## TRY IT
Below are the entries. Transcribe exactly the lines from the one with "[routing by layer]" through the one with "o21bai_1,54,405", ends included, and leave out all others.

## DATA TO EXAMINE
────
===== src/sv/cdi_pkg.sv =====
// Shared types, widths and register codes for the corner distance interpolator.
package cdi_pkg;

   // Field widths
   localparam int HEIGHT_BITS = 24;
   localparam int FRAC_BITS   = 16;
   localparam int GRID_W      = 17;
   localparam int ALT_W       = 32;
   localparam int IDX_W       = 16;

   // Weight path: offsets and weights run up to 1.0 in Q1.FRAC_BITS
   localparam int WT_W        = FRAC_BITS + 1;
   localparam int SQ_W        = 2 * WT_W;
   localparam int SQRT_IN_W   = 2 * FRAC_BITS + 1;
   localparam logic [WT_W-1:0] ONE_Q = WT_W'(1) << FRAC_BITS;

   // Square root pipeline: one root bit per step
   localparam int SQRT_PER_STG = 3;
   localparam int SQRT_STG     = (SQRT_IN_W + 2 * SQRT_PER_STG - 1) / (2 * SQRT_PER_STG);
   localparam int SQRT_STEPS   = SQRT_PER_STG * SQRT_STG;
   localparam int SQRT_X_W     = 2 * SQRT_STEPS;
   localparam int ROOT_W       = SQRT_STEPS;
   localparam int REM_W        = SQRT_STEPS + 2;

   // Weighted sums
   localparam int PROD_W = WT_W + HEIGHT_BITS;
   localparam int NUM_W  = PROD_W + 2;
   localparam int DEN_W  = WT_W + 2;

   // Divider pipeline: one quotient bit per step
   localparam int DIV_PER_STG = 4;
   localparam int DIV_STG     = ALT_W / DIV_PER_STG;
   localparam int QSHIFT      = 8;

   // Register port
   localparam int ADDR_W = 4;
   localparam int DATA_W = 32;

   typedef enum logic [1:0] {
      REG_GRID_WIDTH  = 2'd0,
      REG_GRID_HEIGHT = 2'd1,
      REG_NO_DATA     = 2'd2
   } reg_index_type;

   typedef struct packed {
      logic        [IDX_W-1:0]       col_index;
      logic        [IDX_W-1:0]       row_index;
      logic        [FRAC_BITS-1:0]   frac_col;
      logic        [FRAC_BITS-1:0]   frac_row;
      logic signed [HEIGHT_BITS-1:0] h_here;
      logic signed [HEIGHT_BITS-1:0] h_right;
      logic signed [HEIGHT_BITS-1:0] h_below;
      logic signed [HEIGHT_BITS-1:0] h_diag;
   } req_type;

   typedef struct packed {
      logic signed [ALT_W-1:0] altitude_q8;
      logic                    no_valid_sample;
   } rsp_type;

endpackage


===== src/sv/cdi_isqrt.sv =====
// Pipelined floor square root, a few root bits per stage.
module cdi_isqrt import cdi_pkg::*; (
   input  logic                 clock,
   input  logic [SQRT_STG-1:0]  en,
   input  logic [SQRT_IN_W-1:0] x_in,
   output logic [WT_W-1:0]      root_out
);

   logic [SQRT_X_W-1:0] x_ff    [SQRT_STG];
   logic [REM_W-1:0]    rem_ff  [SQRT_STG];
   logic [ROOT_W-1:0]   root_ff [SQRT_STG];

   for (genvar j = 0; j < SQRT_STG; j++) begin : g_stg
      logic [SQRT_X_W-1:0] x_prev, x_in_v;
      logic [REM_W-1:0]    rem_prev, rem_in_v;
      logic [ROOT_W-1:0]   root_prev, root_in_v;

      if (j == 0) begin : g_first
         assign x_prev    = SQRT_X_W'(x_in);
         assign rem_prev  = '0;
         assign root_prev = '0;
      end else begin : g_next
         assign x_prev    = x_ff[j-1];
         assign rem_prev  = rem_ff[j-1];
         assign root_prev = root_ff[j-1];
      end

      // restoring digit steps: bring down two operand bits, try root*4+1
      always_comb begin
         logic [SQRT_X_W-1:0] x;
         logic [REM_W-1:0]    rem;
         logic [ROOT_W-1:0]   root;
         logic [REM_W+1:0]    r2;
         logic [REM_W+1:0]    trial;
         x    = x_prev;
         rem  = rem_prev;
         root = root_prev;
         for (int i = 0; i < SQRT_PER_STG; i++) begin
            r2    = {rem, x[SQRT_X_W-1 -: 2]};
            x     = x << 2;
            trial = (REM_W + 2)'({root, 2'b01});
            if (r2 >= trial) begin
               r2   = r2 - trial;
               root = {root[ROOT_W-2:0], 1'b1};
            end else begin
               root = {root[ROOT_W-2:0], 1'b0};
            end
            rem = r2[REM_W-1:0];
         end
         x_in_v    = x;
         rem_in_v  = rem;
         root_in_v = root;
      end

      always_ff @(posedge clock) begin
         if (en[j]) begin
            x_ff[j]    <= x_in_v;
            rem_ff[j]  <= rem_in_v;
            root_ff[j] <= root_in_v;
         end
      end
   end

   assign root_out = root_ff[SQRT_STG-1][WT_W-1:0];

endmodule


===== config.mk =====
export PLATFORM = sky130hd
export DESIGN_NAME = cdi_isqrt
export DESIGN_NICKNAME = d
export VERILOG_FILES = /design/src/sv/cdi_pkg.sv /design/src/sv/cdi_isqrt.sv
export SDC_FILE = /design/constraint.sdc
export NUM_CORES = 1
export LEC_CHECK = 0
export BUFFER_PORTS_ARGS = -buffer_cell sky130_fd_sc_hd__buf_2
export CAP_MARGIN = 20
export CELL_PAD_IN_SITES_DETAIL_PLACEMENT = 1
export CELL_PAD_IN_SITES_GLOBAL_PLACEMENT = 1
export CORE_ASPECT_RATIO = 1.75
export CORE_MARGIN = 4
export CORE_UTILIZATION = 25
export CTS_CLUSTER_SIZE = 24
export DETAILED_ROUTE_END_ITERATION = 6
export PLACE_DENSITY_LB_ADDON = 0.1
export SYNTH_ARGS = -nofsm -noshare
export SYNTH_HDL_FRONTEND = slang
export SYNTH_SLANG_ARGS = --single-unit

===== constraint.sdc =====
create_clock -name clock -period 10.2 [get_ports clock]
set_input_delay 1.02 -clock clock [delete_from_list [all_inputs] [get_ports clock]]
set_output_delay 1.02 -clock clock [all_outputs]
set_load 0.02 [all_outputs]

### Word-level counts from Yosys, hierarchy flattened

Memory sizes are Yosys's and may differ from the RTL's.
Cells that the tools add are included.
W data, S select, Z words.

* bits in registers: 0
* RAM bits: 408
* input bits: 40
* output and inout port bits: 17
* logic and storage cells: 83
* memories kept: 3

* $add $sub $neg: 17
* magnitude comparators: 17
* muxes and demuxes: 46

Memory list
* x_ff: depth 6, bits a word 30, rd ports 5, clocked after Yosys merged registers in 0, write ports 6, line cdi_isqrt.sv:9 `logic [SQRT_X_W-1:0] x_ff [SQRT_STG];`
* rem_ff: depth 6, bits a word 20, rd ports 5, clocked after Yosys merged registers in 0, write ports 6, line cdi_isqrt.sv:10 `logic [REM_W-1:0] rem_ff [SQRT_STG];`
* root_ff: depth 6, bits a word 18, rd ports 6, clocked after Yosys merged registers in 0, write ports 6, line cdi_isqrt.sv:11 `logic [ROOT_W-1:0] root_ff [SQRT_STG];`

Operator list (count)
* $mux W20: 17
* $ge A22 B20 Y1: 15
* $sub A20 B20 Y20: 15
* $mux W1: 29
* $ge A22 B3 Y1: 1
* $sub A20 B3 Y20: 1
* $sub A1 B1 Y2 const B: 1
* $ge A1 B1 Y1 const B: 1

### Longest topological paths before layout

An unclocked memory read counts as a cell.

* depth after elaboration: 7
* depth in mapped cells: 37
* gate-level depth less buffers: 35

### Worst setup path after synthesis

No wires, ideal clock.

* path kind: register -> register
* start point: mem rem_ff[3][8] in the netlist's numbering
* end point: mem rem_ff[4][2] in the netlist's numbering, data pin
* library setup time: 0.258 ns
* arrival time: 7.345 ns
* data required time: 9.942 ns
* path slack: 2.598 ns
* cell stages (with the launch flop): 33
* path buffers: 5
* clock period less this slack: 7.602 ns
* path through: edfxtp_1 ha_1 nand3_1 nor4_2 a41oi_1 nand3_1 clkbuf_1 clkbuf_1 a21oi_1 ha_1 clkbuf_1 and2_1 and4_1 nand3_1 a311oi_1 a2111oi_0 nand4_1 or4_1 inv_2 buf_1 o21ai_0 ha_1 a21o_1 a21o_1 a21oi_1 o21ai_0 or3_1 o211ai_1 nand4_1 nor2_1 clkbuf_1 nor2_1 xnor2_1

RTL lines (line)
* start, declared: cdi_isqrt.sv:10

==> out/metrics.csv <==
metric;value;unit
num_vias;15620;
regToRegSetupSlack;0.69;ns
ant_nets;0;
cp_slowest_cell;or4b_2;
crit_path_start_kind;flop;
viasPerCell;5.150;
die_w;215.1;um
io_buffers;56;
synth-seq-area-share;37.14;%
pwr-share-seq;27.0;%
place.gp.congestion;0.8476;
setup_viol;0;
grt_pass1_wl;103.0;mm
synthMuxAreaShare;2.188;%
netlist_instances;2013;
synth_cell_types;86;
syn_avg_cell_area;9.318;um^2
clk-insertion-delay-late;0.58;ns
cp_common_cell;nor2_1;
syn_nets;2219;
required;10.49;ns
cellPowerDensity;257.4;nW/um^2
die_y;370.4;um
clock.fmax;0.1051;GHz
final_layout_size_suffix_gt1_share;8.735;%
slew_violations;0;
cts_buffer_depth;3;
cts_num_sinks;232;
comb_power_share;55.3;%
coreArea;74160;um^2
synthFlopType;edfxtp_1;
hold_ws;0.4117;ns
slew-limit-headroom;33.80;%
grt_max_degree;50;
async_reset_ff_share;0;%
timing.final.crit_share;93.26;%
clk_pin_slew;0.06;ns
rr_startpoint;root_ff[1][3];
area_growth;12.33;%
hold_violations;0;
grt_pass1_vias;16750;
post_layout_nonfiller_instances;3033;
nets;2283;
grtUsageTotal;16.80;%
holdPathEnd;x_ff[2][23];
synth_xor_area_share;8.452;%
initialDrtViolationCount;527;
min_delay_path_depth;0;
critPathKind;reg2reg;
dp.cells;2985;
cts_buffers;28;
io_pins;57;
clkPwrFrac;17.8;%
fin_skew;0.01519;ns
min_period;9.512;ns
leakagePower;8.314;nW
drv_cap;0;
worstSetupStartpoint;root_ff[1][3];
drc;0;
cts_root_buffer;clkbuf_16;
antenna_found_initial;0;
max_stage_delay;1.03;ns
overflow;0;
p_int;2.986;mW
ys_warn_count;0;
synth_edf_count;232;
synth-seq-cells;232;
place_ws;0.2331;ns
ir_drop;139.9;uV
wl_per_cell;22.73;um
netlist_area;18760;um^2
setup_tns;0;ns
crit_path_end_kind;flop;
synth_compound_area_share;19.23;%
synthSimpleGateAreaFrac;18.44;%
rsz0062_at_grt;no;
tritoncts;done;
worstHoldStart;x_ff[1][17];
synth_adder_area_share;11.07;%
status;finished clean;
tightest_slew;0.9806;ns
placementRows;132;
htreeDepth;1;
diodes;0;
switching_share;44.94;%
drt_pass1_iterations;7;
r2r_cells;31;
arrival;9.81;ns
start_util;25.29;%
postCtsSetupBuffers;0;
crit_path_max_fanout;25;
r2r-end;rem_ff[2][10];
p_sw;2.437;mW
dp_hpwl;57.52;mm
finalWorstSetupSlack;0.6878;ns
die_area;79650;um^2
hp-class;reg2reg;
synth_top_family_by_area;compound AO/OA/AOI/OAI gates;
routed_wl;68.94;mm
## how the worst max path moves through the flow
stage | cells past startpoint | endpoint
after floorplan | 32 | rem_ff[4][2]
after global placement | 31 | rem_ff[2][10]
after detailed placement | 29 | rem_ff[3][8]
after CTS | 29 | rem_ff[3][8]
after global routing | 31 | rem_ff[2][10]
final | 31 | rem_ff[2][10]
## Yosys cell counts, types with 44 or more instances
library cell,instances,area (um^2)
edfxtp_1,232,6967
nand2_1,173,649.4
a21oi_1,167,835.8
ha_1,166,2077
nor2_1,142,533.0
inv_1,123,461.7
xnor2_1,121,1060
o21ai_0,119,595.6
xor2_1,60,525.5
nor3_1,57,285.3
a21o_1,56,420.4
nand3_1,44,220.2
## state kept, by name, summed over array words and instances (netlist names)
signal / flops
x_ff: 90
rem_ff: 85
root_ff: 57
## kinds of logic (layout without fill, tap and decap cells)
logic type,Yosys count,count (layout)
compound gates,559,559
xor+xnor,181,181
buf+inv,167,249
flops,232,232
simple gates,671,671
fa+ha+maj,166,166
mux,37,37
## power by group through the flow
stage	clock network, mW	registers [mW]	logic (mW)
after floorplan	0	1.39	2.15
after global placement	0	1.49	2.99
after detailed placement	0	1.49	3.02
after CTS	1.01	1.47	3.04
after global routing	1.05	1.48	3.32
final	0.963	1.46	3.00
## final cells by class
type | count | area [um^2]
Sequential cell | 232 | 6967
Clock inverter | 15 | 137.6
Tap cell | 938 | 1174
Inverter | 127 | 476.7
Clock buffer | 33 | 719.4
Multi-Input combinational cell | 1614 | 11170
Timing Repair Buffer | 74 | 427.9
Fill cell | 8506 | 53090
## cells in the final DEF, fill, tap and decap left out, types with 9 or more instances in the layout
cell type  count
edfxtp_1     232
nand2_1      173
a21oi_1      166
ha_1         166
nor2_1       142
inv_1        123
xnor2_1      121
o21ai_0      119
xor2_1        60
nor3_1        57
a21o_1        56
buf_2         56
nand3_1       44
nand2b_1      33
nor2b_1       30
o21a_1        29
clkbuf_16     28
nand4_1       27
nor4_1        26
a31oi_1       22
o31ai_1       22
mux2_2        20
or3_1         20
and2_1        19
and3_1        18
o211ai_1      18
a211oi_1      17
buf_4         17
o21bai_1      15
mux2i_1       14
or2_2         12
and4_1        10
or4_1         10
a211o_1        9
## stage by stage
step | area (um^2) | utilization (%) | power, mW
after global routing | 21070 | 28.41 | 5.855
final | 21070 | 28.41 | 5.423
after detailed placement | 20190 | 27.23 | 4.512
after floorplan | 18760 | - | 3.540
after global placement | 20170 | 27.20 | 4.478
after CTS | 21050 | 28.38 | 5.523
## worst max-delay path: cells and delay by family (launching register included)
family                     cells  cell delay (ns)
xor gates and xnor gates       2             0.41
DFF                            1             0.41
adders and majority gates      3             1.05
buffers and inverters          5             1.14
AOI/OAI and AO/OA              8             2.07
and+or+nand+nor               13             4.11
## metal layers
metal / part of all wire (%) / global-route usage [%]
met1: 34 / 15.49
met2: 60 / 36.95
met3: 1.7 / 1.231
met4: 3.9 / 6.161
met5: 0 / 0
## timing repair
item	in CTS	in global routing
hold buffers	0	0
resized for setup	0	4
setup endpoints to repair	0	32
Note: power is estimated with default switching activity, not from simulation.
────
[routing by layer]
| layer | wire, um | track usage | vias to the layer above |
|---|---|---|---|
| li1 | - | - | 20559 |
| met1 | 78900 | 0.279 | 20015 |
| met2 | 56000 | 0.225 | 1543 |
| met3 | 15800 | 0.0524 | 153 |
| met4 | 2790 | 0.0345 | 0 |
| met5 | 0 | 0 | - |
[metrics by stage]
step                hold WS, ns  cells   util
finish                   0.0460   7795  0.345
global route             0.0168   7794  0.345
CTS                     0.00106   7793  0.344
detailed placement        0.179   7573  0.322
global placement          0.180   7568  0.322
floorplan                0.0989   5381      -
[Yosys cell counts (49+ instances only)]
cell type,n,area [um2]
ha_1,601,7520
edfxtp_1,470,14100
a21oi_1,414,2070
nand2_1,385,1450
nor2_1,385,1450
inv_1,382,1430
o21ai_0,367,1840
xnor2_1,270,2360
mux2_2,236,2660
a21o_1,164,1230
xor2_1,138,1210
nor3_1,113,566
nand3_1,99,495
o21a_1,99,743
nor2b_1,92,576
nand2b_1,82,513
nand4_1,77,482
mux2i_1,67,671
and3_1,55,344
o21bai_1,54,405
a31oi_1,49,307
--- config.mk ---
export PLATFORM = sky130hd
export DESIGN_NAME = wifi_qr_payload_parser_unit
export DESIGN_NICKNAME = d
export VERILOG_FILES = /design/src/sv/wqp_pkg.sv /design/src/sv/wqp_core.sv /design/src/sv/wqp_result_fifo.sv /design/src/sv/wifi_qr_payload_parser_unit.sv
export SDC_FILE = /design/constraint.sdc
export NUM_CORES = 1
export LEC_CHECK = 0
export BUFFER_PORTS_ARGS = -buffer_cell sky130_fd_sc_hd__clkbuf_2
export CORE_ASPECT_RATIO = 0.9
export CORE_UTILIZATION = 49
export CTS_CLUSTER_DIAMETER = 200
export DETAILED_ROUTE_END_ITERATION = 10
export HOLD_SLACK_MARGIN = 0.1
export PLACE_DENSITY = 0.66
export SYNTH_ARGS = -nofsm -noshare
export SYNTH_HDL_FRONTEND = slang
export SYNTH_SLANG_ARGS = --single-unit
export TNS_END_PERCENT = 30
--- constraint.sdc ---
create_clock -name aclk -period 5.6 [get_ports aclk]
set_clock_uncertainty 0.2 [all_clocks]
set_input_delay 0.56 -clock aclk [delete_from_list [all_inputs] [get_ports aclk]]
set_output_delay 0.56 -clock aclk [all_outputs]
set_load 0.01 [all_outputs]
────
## RESPONSE BOX
[routing by layer]
| layer | wire, um | track usage | vias to the layer above |
|---|---|---|---|
| li1 | - | - | 20559 |
| met1 | 78900 | 0.279 | 20015 |
| met2 | 56000 | 0.225 | 1543 |
| met3 | 15800 | 0.0524 | 153 |
| met4 | 2790 | 0.0345 | 0 |
| met5 | 0 | 0 | - |
[metrics by stage]
step                hold WS, ns  cells   util
finish                   0.0460   7795  0.345
global route             0.0168   7794  0.345
CTS                     0.00106   7793  0.344
detailed placement        0.179   7573  0.322
global placement          0.180   7568  0.322
floorplan                0.0989   5381      -
[Yosys cell counts (49+ instances only)]
cell type,n,area [um2]
ha_1,601,7520
edfxtp_1,470,14100
a21oi_1,414,2070
nand2_1,385,1450
nor2_1,385,1450
inv_1,382,1430
o21ai_0,367,1840
xnor2_1,270,2360
mux2_2,236,2660
a21o_1,164,1230
xor2_1,138,1210
nor3_1,113,566
nand3_1,99,495
o21a_1,99,743
nor2b_1,92,576
nand2b_1,82,513
nand4_1,77,482
mux2i_1,67,671
and3_1,55,344
o21bai_1,54,405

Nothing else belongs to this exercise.